Unit of Analysis
If you are specifically interested in dyadic analysis, click here to go to a book that discusses that topic.
This page provides the practicing researcher with guidance concerning the unit in the statistical analysis. I thank Charles Judd for helping me with many of the ideas on this page. Any feedback, either technical or pedagogical, would be most appreciated.
Statement of the Problem
Independence of Units
The Measurement of Nonindependence
Unit of Generalization
Unit of Measurement
Unit of Assignment or Sampling
How Do I Conduct the Analysis?
In statistical analysis, it is sometimes not clear what is the appropriate level of analysis. For instance, persons are in groups (e.g., children in classrooms), and either person or group could be the unit of analysis. (The group would be the unit of analysis by computing a mean of those persons who are members of the group.) Sometimes the two units are crossed instead of nested; for example, 30 judges rate 20 targets. Either target, rater, or even observation could be the unit of analysis. Because nesting (e.g., children in classrooms) is much more common than crossing, that case is generally assumed in the following discussion.
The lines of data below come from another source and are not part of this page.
Setup of run A:
// ELA
module ELA(clk, rst, ready, in_data, data_rd, req, wen, addr, data_wr, done);
Size in the first run: ~2800 cells after synthesis, about 2100 flip-flops, roughly 43 I/O pins.
clock: 4.6 ns
lec_check: 0
cap_margin: 20
core_margin: 2
core_utilization: 72
place_density_lb_addon: 0.0
setup_slack_margin: 1.34
slew_margin: 20
run.sh (not shown) runs the stock make flow with config.mk's settings and CLKGATE_MAP_FILE=.
Run A did not run to completion, as it errored out during 5_1_grt.
==> branch umber <==
// alu
module alu #(
	parameter DATA_WIDTH = 32,
	parameter INST_WIDTH = 4
)(
	input                   i_clk,
	input                   i_rst_n,
	input  [DATA_WIDTH-1:0] i_data_a,
	input  [DATA_WIDTH-1:0] i_data_b,
	input  [INST_WIDTH-1:0] i_inst,
	input                   i_valid,
	output [DATA_WIDTH-1:0] o_data,
	output                  o_overflow,
	output                  o_valid
);
	reg [DATA_WIDTH - 1:0] o_data_r, o_data_w;
	reg o_overflow_r, o_overflow_w;
	reg o_valid_r, o_valid_w;
	reg [2 * DATA_WIDTH - 1:0] o_mul_temp;
	integer i;
	assign o_data = o_data_r;
	assign o_overflow = o_overflow_r;
	assign o_valid = o_valid_r;
	always @(*) begin
		if (i_valid) begin
			case (i_inst)
				4'd0: begin
					o_data_w = i_data_a + i_data_b;
					if (i_data_a[DATA_WIDTH - 1] && i_data_b[DATA_WIDTH - 1] && ~o_data_w[DATA_WIDTH - 1]) begin
						o_overflow_w = 1;
					end
					else if (~i_data_a[DATA_WIDTH - 1] && ~i_data_b[DATA_WIDTH - 1] && o_data_w[DATA_WIDTH - 1]) begin
						o_overflow_w = 1;
					end
					else begin
						o_overflow_w = 0;
					end
					o_valid_w = 1;
				end
				4'd1: begin
					o_data_w = i_data_a - i_data_b;
					if (~i_data_a[DATA_WIDTH - 1] && i_data_b[DATA_WIDTH - 1] && o_data_w[DATA_WIDTH - 1]) begin
						o_overflow_w = 1;
					end
					else if (i_data_a[DATA_WIDTH - 1] && ~i_data_b[DATA_WIDTH - 1] && ~o_data_w[DATA_WIDTH - 1]) begin
						o_overflow_w = 1;
					end
					else begin
						o_overflow_w = 0;
					end
					o_valid_w = 1;
				end
				4'd2: begin
					o_data_w = i_data_a * i_data_b;
					if ((i_data_a[DATA_WIDTH - 1] == i_data_b[DATA_WIDTH - 1]) && o_data_w[DATA_WIDTH - 1]) begin
						o_overflow_w = 1;
					end
					else if ((i_data_a[DATA_WIDTH - 1] != i_data_b[DATA_WIDTH - 1]) && ~o_data_w[DATA_WIDTH - 1]) begin
						o_overflow_w = 1;
					end
					else begin
						o_overflow_w = 0;
					end
					o_valid_w = 1;
				end
				4'd3: begin
  ...
Settings: LEC_CHECK=0, ABC_AREA=1, CAP_MARGIN=20, CELL_PAD_IN_SITES_DETAIL_PLACEMENT=2, CELL_PAD_IN_SITES_GLOBAL_PLACEMENT=2, CORE_MARGIN=2, CORE_UTILIZATION=40, CTS_CLUSTER_DIAMETER=144, MAX_ROUTING_LAYER=met4, MIN_ROUTING_LAYER=met2, SLEW_MARGIN=20; clock period 12.0 ns.
run.sh (not shown) runs the stock make flow with config.mk's settings and CLKGATE_MAP_FILE=.
==> branch maple (differences from branch umber) <==
==> flow/config.mk (replaced) <==
export PLATFORM = sky130hd
export DESIGN_NAME = alu
export DESIGN_NICKNAME = alu
export VERILOG_FILES = /design/flow/design.v
export SDC_FILE = /design/flow/constraint.sdc
export NUM_CORES = 4
export LEC_CHECK = 0
export CAP_MARGIN = 20
export CORE_MARGIN = 2
export CORE_UTILIZATION = 34
export SLEW_MARGIN = 20
==> flow/constraint.sdc (replaced) <==
create_clock -name core_clock -period 11.8 [get_ports {i_clk}]
set_input_delay 2.3600 -clock core_clock [delete_from_list [all_inputs] [get_ports {i_clk}]]
set_output_delay 2.3600 -clock core_clock [all_outputs]
set_load 0.01 [all_outputs]
==> branch nickel (differences from branch umber) <==
==> flow/config.mk (replaced) <==
export PLATFORM = sky130hd
export DESIGN_NAME = alu
export DESIGN_NICKNAME = alu
export VERILOG_FILES = /design/flow/design.v
export SDC_FILE = /design/flow/constraint.sdc
export NUM_CORES = 4
export LEC_CHECK = 0
export ABC_AREA = 1
export CAP_MARGIN = 10
export CORE_MARGIN = 2
export CORE_UTILIZATION = 51
export CTS_CLUSTER_DIAMETER = 337
export CTS_CLUSTER_SIZE = 48
export PLACE_DENSITY = 0.82
export SLEW_MARGIN = 20
==> branch cedar (differences from branch umber) <==
==> flow/config.mk (replaced) <==
export PLATFORM = sky130hd
export DESIGN_NAME = alu
export DESIGN_NICKNAME = alu
export VERILOG_FILES = /design/flow/design.v
export SDC_FILE = /design/flow/constraint.sdc
export NUM_CORES = 4
export LEC_CHECK = 0
export CAP_MARGIN = 20
export CORE_MARGIN = 2
export CORE_UTILIZATION = 71
export MAX_ROUTING_LAYER = met4
export SETUP_SLACK_MARGIN = 1.32
export SLEW_MARGIN = 20
==> flow/constraint.sdc (replaced) <==
create_clock -name core_clock -period 10.5 [get_ports {i_clk}]
set_input_delay 2.1000 -clock core_clock [delete_from_list [all_inputs] [get_ports {i_clk}]]
set_output_delay 2.1000 -clock core_clock [all_outputs]
set_load 0.01 [all_outputs]
==> summary of the runs <==
Of branch maple and branch nickel, branch maple has the higher non-clock buffer count (gap 89). In branch nickel the wire length is larger than in branch maple, by about 5%. In branch nickel the critical path depth is higher than in branch maple, by 3. Branch nickel passed the timing, design-rule and antenna checks. Branch maple finished clean. Branch umber ended with an error in global routing with GRT-0116. Branch cedar never finished: it broke off in global routing with GRT-0116. In sequential cell count, branch nickel and branch maple do not differ.
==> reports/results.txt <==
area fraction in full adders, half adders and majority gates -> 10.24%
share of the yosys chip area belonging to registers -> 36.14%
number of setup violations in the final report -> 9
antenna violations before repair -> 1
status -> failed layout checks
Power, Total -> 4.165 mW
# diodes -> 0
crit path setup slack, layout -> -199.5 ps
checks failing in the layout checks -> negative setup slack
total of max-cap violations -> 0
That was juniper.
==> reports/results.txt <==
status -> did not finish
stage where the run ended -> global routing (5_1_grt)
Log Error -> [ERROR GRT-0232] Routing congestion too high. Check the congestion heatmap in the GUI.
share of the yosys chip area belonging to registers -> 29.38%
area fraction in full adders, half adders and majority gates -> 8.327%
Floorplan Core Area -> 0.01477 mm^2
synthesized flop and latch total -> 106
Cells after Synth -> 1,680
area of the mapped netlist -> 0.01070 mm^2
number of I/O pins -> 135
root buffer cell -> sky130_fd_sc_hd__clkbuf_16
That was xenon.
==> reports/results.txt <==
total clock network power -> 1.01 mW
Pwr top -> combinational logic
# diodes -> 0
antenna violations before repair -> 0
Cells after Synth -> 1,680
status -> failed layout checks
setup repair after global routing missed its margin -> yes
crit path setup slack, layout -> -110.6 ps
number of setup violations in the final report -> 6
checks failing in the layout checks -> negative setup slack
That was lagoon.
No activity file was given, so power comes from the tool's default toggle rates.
At the heart of statistical analysis is replication or the repeated observation of a phenomenon. For a replication to be a true replication, there must be independence of observations. (For example, duplicating your data is not replication!) Independence of observations is presumed in standard measures of variability. For there to be independence, two observations are no more likely to be similar (or different) than any other two observations. There are several factors that make units nonindependent (Kenny & Judd, 1986). Observations can be nonindependent because of compositional effects, common fate, and social interaction:
To determine the unit of analysis, an assessment of whether observations are independent is often helpful. That is, the observations that are thought to be nonindependent, may in fact be independent. The measurement of nonindependence can be complicated, but in many cases an intraclass correlation can be used to measure the degree of nonindependence. (Read about this measure for dyads.) This measure is appropriate when groups of observations are all linked to one another. Kenny and Judd (1996) discuss a wide variety of measures of nonindependence.
Unit of Generalization
Another factor in deciding the unit of analysis is the level of generalization that the researcher seeks to make. Consider a researcher who measures 10 children in 10 classrooms from 10 different schools, or 1000 children in all. There are three possible levels of generalizations: the student, the classroom, and the school. One simple rule is to conduct the analysis at the level at which one wants to make generalizations. So if one wants to draw conclusions about persons, person should be the unit of analysis. However, as will be seen, this simple rule cannot always be followed.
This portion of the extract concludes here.